Data on foodborne illness also supported the need for change. Data from the Council for Agricultural Science and Technology from 1994 estimated that 6.5 to 33 million cases of foodborne illness and up to 9,000 deaths occur each year in the United States due to microbial pathogens in all foods. Our 1995 estimates for the meat and poultry share of these illnesses and deaths were 5 million and 4,000, respectively.

The real public impetus for change, however, was a 1993 outbreak of foodborne illness attributed to E. coli O157:H7 in undercooked hamburgers. This tragic outbreak permitted FSIS to take the expert advice it already had and set in motion a strategy for change that garnered broad support.

When we began to develop our food safety strategy, we knew that it was not enough to make a few select changes, and leave it at that. That had been done in the past, and those changes had not reached the root of the problem. We needed a comprehensive strategy that would address all of the weaknesses in the traditional inspection system for meat and poultry.

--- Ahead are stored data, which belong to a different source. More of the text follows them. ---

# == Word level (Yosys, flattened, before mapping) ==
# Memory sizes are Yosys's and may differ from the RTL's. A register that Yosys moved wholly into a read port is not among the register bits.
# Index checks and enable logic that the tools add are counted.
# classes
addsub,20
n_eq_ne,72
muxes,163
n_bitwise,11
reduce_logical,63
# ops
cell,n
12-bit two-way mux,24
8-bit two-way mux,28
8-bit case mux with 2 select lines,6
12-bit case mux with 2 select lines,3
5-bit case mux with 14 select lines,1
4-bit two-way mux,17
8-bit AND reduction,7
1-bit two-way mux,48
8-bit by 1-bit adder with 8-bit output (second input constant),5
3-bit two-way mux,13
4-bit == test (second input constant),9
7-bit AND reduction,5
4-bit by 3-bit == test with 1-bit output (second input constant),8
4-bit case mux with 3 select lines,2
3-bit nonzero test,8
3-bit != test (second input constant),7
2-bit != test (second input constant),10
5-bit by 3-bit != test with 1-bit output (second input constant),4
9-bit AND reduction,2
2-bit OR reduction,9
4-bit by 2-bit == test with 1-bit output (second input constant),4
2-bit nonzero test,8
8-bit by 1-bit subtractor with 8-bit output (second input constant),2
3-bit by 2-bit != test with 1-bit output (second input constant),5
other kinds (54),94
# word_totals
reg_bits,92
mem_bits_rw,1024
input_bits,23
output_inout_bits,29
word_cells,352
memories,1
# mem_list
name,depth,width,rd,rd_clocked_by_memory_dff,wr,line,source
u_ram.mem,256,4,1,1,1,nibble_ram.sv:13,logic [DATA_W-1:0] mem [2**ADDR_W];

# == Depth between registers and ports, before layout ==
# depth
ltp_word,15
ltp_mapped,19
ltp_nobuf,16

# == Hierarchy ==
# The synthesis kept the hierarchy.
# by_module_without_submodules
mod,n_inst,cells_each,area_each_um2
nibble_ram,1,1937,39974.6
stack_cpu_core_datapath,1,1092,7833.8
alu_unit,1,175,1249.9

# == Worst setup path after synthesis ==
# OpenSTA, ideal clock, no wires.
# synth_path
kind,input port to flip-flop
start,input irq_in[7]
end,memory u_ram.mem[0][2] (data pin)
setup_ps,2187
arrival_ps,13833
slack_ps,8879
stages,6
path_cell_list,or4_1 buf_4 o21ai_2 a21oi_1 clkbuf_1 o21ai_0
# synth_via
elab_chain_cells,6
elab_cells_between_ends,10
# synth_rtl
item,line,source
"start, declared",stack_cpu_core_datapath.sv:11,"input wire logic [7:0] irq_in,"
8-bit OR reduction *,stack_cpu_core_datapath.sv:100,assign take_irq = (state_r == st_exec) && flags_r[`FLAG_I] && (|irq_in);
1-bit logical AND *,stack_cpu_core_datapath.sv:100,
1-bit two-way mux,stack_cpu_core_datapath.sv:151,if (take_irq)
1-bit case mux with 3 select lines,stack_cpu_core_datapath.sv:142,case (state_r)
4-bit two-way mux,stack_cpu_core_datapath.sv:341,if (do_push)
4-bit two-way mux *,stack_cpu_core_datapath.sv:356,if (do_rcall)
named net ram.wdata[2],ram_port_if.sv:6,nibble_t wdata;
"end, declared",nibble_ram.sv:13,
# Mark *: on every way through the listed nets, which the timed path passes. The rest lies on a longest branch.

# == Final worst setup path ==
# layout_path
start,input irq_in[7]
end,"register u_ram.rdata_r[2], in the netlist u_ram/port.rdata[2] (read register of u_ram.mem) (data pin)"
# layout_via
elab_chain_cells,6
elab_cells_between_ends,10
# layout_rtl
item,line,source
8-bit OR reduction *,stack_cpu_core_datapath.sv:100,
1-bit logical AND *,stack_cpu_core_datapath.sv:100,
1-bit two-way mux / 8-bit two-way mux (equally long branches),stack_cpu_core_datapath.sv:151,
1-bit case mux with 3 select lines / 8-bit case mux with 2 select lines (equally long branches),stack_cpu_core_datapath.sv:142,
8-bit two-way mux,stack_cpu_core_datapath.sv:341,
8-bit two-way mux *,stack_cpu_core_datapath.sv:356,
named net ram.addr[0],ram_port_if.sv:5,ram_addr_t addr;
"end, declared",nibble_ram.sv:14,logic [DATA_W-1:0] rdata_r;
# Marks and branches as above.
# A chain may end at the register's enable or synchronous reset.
File: src/verilog/masdio_pkg.sv
// package for the module address strap and digital io mode block
// assumes a single pclk domain with apb register access
package masdio_pkg;
  // -----------------------------------------------------------------
  // sizes
  // -----------------------------------------------------------------
  localparam int NUM_PINS = 15;
  localparam int STRAP_W = 4;
  localparam int ADDR_W = 8;
  localparam int MODE_W = 3;
  localparam int FLASH_SLOTS = 12;
  localparam int RAM_SLOTS = 1;
  // -----------------------------------------------------------------
  // address and reset values
  // -----------------------------------------------------------------
  localparam logic [ADDR_W-1:0] BASE_ADDR = 8'h04;
  localparam logic [MODE_W-1:0] MODE_RST = 3'h0;
  localparam logic [7:0] ERR_NONE = 8'h00;
  localparam logic [7:0] ERR_INVALID_OPTION = 8'h01;
  localparam logic [7:0] ERR_INVALID_ENTITY = 8'h02;
  localparam logic [7:0] ERR_MODE = 8'h03;
  // -----------------------------------------------------------------
  // register offsets (byte addresses)
  // -----------------------------------------------------------------
  localparam logic [11:0] OFS_ADDR = 12'h000;
  localparam logic [11:0] OFS_MODE_SEL = 12'h004;
  localparam logic [11:0] OFS_MODE_DATA = 12'h008;
  localparam logic [11:0] OFS_ERROR = 12'h00c;
  localparam logic [11:0] OFS_SAVE_DATA = 12'h010;
  localparam logic [11:0] OFS_SAVE_CTRL = 12'h014;
  localparam logic [11:0] OFS_NV_DATA = 12'h018;
  localparam logic [11:0] OFS_SLOTS = 12'h01c;
  localparam logic [11:0] OFS_PIN_OUT = 12'h020;
  localparam logic [11:0] OFS_PIN_IN = 12'h024;
  localparam logic [11:0] OFS_SW_RESET = 12'h028;
  // saved field positions in the save data word
  localparam int SV_SWOFS_LSB = 0;
  localparam int SV_I2C_LSB = 8;
  localparam int SV_ROUTER_LSB = 12;
  localparam int SV_BOOT_LSB = 20;
  localparam int SV_HB_LSB = 24;
  localparam logic [31:0] SAVE_RST = 32'h0000_0000;
  // -----------------------------------------------------------------
  // pin mode codes
  // -----------------------------------------------------------------
  typedef enum logic [MODE_W-1:0] {
    MODE_INPUT = 3'h0,
    MODE_OUTPUT = 3'h1,
    MODE_SERVO_IN = 3'h2,
    MODE_SERVO_OUT = 3'h3,
    MODE_HIZ = 3'h4,
    MODE_IN_PULLDN = 3'h5
  } masdio_mode_t;
  // servo input on pins 0..3, servo output on pins 4..7
  localparam logic [NUM_PINS-1:0] SERVO_IN_PINS = 15'h000f;
  localparam logic [NUM_PINS-1:0] SERVO_OUT_PINS = 15'h00f0;
endpackage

I emphasize the need for a comprehensive strategy, because today, I will focus on our Pathogen Reduction and HACCP rule, which we published in July 1996. HACCP is the centerpiece of our strategy, but by no means is it the sole element, and I will address the other elements after discussing HACCP.

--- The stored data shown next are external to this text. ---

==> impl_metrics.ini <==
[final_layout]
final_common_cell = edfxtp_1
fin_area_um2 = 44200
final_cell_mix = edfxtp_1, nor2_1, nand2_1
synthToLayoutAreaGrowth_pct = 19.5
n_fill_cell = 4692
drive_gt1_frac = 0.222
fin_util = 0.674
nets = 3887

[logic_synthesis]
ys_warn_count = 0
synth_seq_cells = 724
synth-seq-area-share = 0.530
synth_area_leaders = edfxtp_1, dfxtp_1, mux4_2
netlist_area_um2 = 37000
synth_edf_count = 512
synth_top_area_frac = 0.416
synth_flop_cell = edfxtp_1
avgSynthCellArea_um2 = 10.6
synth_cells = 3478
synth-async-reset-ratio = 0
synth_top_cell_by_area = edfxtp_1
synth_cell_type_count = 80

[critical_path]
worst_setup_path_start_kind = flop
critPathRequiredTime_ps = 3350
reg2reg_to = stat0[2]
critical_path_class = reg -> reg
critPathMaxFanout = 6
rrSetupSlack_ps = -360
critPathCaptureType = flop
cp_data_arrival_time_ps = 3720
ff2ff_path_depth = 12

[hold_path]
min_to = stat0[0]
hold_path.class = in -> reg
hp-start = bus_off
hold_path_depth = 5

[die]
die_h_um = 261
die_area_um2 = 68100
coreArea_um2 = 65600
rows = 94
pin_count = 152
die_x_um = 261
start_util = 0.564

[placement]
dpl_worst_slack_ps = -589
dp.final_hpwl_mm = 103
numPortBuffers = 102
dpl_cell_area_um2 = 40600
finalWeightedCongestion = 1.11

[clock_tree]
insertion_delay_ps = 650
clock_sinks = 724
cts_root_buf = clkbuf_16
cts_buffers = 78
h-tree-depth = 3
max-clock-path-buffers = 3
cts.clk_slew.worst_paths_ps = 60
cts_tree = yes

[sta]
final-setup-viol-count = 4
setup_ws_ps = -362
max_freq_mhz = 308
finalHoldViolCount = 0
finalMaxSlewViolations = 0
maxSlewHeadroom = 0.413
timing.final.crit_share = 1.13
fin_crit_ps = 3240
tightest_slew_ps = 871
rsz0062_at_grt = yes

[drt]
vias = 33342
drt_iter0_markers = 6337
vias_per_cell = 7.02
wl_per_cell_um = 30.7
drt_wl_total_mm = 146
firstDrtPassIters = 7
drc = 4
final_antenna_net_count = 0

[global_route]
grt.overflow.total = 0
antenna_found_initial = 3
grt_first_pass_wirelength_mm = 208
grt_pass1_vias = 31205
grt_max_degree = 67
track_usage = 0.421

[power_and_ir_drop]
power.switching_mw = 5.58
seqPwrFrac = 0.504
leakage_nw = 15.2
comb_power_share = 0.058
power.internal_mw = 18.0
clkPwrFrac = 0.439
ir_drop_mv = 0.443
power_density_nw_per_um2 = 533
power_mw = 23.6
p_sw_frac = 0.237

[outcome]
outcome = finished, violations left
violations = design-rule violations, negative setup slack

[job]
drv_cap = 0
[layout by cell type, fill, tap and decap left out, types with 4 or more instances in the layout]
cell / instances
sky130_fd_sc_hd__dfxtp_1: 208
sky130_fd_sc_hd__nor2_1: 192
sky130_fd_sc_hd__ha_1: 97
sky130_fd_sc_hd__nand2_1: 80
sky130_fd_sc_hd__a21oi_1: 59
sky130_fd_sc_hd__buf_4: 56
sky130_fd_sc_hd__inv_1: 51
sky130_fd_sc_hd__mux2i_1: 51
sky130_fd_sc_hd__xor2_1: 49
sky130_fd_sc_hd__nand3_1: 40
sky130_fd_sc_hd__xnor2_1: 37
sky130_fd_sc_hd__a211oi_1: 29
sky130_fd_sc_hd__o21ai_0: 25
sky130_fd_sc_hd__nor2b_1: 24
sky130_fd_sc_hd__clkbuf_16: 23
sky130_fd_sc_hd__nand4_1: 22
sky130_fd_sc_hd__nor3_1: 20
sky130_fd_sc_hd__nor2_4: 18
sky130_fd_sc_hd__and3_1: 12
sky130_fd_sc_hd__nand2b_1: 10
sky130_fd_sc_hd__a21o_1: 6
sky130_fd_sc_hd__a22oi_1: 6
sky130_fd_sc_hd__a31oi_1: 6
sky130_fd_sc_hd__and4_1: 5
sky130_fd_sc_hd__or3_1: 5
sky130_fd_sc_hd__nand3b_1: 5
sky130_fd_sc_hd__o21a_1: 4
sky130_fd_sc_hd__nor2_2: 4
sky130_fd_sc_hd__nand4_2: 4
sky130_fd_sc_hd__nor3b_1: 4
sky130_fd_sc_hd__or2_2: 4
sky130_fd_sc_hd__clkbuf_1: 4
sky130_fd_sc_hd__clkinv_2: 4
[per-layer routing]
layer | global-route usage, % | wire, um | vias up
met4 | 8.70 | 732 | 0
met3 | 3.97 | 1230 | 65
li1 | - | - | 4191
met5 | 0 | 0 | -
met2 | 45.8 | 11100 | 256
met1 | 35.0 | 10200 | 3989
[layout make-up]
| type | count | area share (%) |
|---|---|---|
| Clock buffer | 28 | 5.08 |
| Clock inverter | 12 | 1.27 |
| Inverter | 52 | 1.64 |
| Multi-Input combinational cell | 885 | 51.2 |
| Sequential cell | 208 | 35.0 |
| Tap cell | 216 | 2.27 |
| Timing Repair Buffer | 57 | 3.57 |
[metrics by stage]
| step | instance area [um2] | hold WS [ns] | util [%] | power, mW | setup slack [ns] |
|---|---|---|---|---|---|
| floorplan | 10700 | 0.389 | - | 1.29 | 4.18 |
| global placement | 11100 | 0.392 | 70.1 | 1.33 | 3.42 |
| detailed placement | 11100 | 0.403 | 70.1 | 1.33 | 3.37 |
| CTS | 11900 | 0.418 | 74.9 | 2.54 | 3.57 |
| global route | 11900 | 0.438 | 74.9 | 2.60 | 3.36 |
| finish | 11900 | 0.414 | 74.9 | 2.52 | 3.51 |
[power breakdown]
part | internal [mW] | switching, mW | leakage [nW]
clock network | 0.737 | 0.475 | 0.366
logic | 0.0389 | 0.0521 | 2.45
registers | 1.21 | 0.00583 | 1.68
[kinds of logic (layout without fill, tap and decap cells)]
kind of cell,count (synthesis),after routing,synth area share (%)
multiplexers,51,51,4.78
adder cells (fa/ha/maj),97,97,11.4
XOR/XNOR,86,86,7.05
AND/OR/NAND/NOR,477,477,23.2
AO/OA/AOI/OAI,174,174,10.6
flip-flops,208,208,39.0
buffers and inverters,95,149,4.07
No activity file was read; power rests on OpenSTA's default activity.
File: config.mk
export PLATFORM = sky130hd
export DESIGN_NAME = aps_power_up_sequencer
export DESIGN_NICKNAME = d
export VERILOG_FILES = /design/src/rtl/aps_pkg.sv /design/src/rtl/aps_timer_if.sv /design/src/rtl/aps_power_up_sequencer.sv /design/src/rtl/aps_timer.sv
export SDC_FILE = /design/constraint.sdc
export NUM_CORES = 1
export LEC_CHECK = 0
export ABC_AREA = 0
export BUFFER_PORTS_ARGS = -buffer_cell sky130_fd_sc_hd__buf_4
export CORE_AREA = 2 2 113 115
export CTS_BUF_LIST = sky130_fd_sc_hd__clkbuf_16
export CTS_CLUSTER_SIZE = 8
export DETAILED_ROUTE_END_ITERATION = 6
export DIE_AREA = 0 0 115 117
export GPL_TIMING_DRIVEN = 0
export HOLD_SLACK_MARGIN = 0.02
export PLACE_DENSITY_LB_ADDON = 0.25
export SYNTH_ARGS = -nofsm -noshare
export SYNTH_HDL_FRONTEND = slang
export SYNTH_SLANG_ARGS = --single-unit
File: constraint.sdc
create_clock -name ref_clk -period 2.8 [get_ports ref_clk]
set_input_delay 0.42 -clock ref_clk [delete_from_list [all_inputs] [get_ports ref_clk]]
set_output_delay 0.42 -clock ref_clk [all_outputs]
set_load 0.02 [all_outputs]
$ cat src/shared/dldlc_pkg.sv
// Constants, field layout and carrier types for the dual-loop lock and divider block.
// Assumes one core clock; every pin input is synchronous to it.
// Behaviour
// [RQ1] First-loop lock rises after programmed count of in-window detector cycles; zero reserved.
// [RQ2] Second-loop lock counter increments on each in-window detector cycle. Code holds it at the target once the target is reached.
// [RQ3] Software programs the second-loop window code to 2 only.
// [RQ4] Doubler bit 1 feeds second-loop reference at twice the oscillator rate.
// [RQ5] Software uses second-loop reference divide of 1 only with the doubler.
// [RQ6] Second-loop polarity bit: 0 negative slope, 1 positive; internal VCO needs 0.
// [RQ7] Second-loop pump current codes give 100, 400, 1600, 3200 uA.
// [RQ8] Second-loop high-Z bit floats the second pump output whatever the current.
// [RQ9] Second-loop lock rises after programmed consecutive in-window cycles; zero reserved.
// [RQ10] First-loop polarity bit: 0 negative slope, 1 positive slope.
// [RQ11] First-loop pump current codes give 100, 200, 400, 1600 uA.
// [RQ12] First-loop high-Z bit floats the first pump output.
// [RQ13] Each clock input has a 2-bit pre-divider dividing by 1, 2, 4, 8.
// [RQ14] Pre-divider of the currently active input feeds the first-loop reference divider.
// [RQ15] First-loop reference divider divides by its 14-bit field value.
// [RQ16] Second-loop reference divider divides by its 12-bit field value.
// [RQ17] First-loop feedback divider divides by its field value.
// [RQ18] Software sets the oscillator range field before running VCO calibration.
// [RQ19] Range codes 0,1,2,4 mean up to 63, 127, 255, 400 MHz; 3 reserved.
// [RQ20] First-loop window codes select 5.5, 10, 18.6 or 40 ns.
// [RQ21] While write protect is set, writes to registers 0 to 30 are ignored.
// [RQ22] Out-of-window detector cycle clears lock counter and drops lock.

package dldlc_pkg;

    // ==========================================================
    // Serial word
    localparam int unsigned WORD_BITS = 32;
    localparam int unsigned ADDR_MSB  = 4;

    // ==========================================================
    // Register addresses
    localparam logic [4:0] ADDR_LOOP1_WINDOW   = 5'h18;
    localparam logic [4:0] ADDR_LOOP1_LOCK     = 5'h19;
    localparam logic [4:0] ADDR_LOOP2_LOCK_CP  = 5'h1a;
    localparam logic [4:0] ADDR_LOOP1_CP_RDIV  = 5'h1b;
    localparam logic [4:0] ADDR_LOOP2R_LOOP1N  = 5'h1c;
    localparam logic [4:0] ADDR_OSC_RANGE      = 5'h1d;
    localparam logic [4:0] ADDR_WRITE_PROTECT  = 5'h1f;

    // ==========================================================
    // Field positions
    localparam int unsigned LOOP1_WIN_LSB   = 6;
    localparam int unsigned DLD_CNT_LSB     = 6;
    localparam int unsigned LOOP2_WIN_LSB   = 30;
    localparam int unsigned DOUBLER_BIT     = 29;
    localparam int unsigned POL_BIT         = 28;
    localparam int unsigned CP_GAIN_LSB     = 26;
    localparam int unsigned TRI_BIT         = 5;
    localparam int unsigned PRE2_LSB        = 24;
    localparam int unsigned PRE1_LSB        = 22;
    localparam int unsigned PRE0_LSB        = 20;
    localparam int unsigned R1_LSB          = 6;
    localparam int unsigned R2_LSB          = 20;
    localparam int unsigned N1_LSB          = 6;
    localparam int unsigned OSC_RANGE_LSB   = 24;
    localparam int unsigned PROTECT_BIT     = 5;

    // ==========================================================
    // Values after reset
    localparam logic [31:0] RST_LOOP1_WINDOW  = 32'h0000_0000;
    localparam logic [31:0] RST_LOOP1_LOCK    = 32'h0000_0040;
    localparam logic [31:0] RST_LOOP2_LOCK_CP = 32'h8000_0040;
    localparam logic [31:0] RST_LOOP1_CP_RDIV = 32'h0000_0040;
    localparam logic [31:0] RST_LOOP2R_LOOP1N = 32'h0010_0040;
    localparam logic [31:0] RST_OSC_RANGE     = 32'h0000_0000;
    localparam logic       RST_PROTECT       = 1'b0;

    // ==========================================================
    // Carrier types
    typedef struct packed {
        logic        positive_slope;
        logic [11:0] current_ua;
        logic        drive_en;
    } dldlc_pump_t;

    typedef struct packed {
        logic [2:0] code;
        logic [8:0] max_mhz;
        logic       valid;
    } dldlc_osc_range_t;

endpackage
File: config.mk
export PLATFORM = sky130hd
export DESIGN_NAME = pbm_top
export DESIGN_NICKNAME = d
export VERILOG_FILES = /design/src/logic/pbm_pkg.sv /design/src/logic/pbm_fifo.sv /design/src/logic/pbm_top.sv
export VERILOG_INCLUDE_DIRS = /design/src /design/src/logic
export SDC_FILE = /design/constraint.sdc
export NUM_CORES = 2
export LEC_CHECK = 0
export ABC_CLOCK_PERIOD_IN_PS = 3850
export BUFFER_PORTS_ARGS = -buffer_cell sky130_fd_sc_hd__buf_2
export CAP_MARGIN = 20
export CELL_PAD_IN_SITES_DETAIL_PLACEMENT = 0
export CELL_PAD_IN_SITES_GLOBAL_PLACEMENT = 2
export CORE_MARGIN = 2
export CORE_UTILIZATION = 37
export DETAILED_ROUTE_END_ITERATION = 8
export PLACE_DENSITY = 0.78
export SETUP_SLACK_MARGIN = 0.15
export SLEW_MARGIN = 20
export SYNTH_ARGS = -nofsm -noshare
export SYNTH_HDL_FRONTEND = slang
export SYNTH_SLANG_ARGS = --single-unit
File: constraint.sdc
create_clock -name clk_sys -period 3.85 [get_ports clk_sys]
set_clock_uncertainty 0.15 [all_clocks]
set_input_delay 0.5775 -clock clk_sys [delete_from_list [all_inputs] [get_ports clk_sys]]
set_output_delay 0.5775 -clock clk_sys [all_outputs]
set_load 0.05 [all_outputs]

The Pathogen Reduction and HACCP rule has four mandatory key provisions. First, it requires all plants to have in place standard operating procedures for sanitation. Second, the rule requires slaughter plants to test for generic E. coli, an indicator of fecal contamination. Third, it requires all plants that slaughter and process meat and poultry to implement HACCP systems as a means of preventing or controlling contamination from pathogens and other hazards. Under HACCP, plants identify and evaluate the food safety hazards that could affect the safety of their products and institute controls necessary to prevent those hazards from occurring or to keep them within acceptable limits. And fourth, to make sure HACCP systems are working as intended, the rule also sets in-plant performance standards for Salmonella, and we conduct the testing to ensure those standards are met.

The HACCP approach, a system of preventive process controls, is widely recognized nationally and internationally by scientific authorities and is used extensively in the food industry to produce products in compliance with health and safety requirements. In fact, as we implemented HACCP, Codex was embracing HACCP as an international strategy for food safety as well. We also made these changes all within our current statutory authority, which illustrates the flexibility we have under the meat and poultry inspection laws.

Key Concepts

HACCP was a good idea for many reasons, but one of the key guiding principles was the importance of clarifying the respective roles of industry and FSIS in ensuring the safety of meat and poultry products. Our rule makes it clear that industry is responsible for producing and marketing products that are safe, unadulterated, and properly packaged and labeled. This is a very important distinction, because by clearly placing responsibility for the production of products that meet food safety requirements on the industry, government is better able to use its limited resources more efficiently and effectively. This is preferable to our traditional inspection and detection approach, which, without process control, is neither effective nor efficient. I cannot overstate the significance of this change in the roles and cultures of the agency and the industry. This culture change is a work in progress.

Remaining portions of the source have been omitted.